Ecg Image Based Predictions for Heart Care Using Machine Learning Based Framework
Keywords:
ECG, ANN, Machine learning, Prediction, Test dataAbstract
Early detection of left ventricular dysfunction (LVD), especially in asymptomatic individuals, is critical for timely intervention and improved cardiovascular outcomes. However, widespread access to echocardiography remains limited, particularly in low-resource settings. In this study, we developed and externally validated a deep learning (DL) model that predicts left ventricular ejection fraction (LVEF) from 12-lead ECG trace images, eliminating the need for raw signal data. A total of 1,19,281 ECG-echocardiogram pairs from 1,04,697 patients formed the training and test datasets, while 24,319 pairs from a distinct cohort were used for external validation. The ECG trace plots were processed via multi-otsu thresholding to extract the region of interest and standardized using Z-score normalization. The model architecture was based on DenseNet121, trained with class-weighted focal binary cross-entropy loss to address data imbalance.
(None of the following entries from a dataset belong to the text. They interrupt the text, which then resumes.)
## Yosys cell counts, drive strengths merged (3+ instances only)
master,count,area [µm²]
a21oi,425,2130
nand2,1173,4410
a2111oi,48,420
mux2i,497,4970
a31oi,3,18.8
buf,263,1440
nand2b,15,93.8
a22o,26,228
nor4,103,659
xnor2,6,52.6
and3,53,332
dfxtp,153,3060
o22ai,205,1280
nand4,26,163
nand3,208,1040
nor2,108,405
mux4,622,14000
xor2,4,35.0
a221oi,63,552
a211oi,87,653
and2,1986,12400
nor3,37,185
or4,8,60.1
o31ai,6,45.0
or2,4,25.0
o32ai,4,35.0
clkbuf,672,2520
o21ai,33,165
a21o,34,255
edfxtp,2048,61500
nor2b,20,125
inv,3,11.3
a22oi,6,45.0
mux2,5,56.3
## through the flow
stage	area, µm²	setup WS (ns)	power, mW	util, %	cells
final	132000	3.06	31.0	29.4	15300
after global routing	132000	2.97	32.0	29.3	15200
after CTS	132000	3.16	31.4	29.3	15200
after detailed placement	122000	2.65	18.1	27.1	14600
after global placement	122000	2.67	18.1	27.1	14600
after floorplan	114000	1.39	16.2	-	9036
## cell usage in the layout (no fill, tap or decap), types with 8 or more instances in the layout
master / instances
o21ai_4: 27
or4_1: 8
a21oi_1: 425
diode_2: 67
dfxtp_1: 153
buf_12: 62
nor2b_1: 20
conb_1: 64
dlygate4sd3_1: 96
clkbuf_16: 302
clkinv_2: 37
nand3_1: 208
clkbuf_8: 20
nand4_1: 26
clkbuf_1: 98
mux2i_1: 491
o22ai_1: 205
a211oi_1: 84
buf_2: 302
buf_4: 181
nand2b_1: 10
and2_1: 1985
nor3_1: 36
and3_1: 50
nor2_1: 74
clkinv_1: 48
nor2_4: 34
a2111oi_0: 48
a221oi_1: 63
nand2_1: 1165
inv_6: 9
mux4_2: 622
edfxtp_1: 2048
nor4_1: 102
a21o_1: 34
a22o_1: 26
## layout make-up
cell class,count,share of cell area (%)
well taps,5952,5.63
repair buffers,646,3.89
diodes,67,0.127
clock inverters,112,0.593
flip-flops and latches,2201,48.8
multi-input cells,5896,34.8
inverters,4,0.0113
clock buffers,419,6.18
On internal test data, the model achieved a receiver operating characteristic area under curve (ROCAUC) of 0.92 and precision-recall AUC (PRAUC) of 0.78 in identifying LVEF < 50%. External validation yielded comparable performance with ROCAUC and PRAUC of 0.88 and 0.74, respectively. Notably, the algorithm demonstrated 97% sensitivity in detecting severe LVD (EF ≤ 35%) and maintained robust performance across age, sex, and paced ECG subgroups. With a diagnostic odds ratio of 31.7 on test data and a high negative predictive value (NPV ~0.94), the model ensures low false negative rates—critical for triaging in high-volume clinical settings. This study highlights the feasibility of using ECG image-based DL models for LVD screening, especially in resource-constrained environments. The ability to extract LVEF-related features from trace images offers practical scalability in primary and tertiary healthcare centers and introduces a new paradigm in accessible, AI-powered cardiac diagnostics.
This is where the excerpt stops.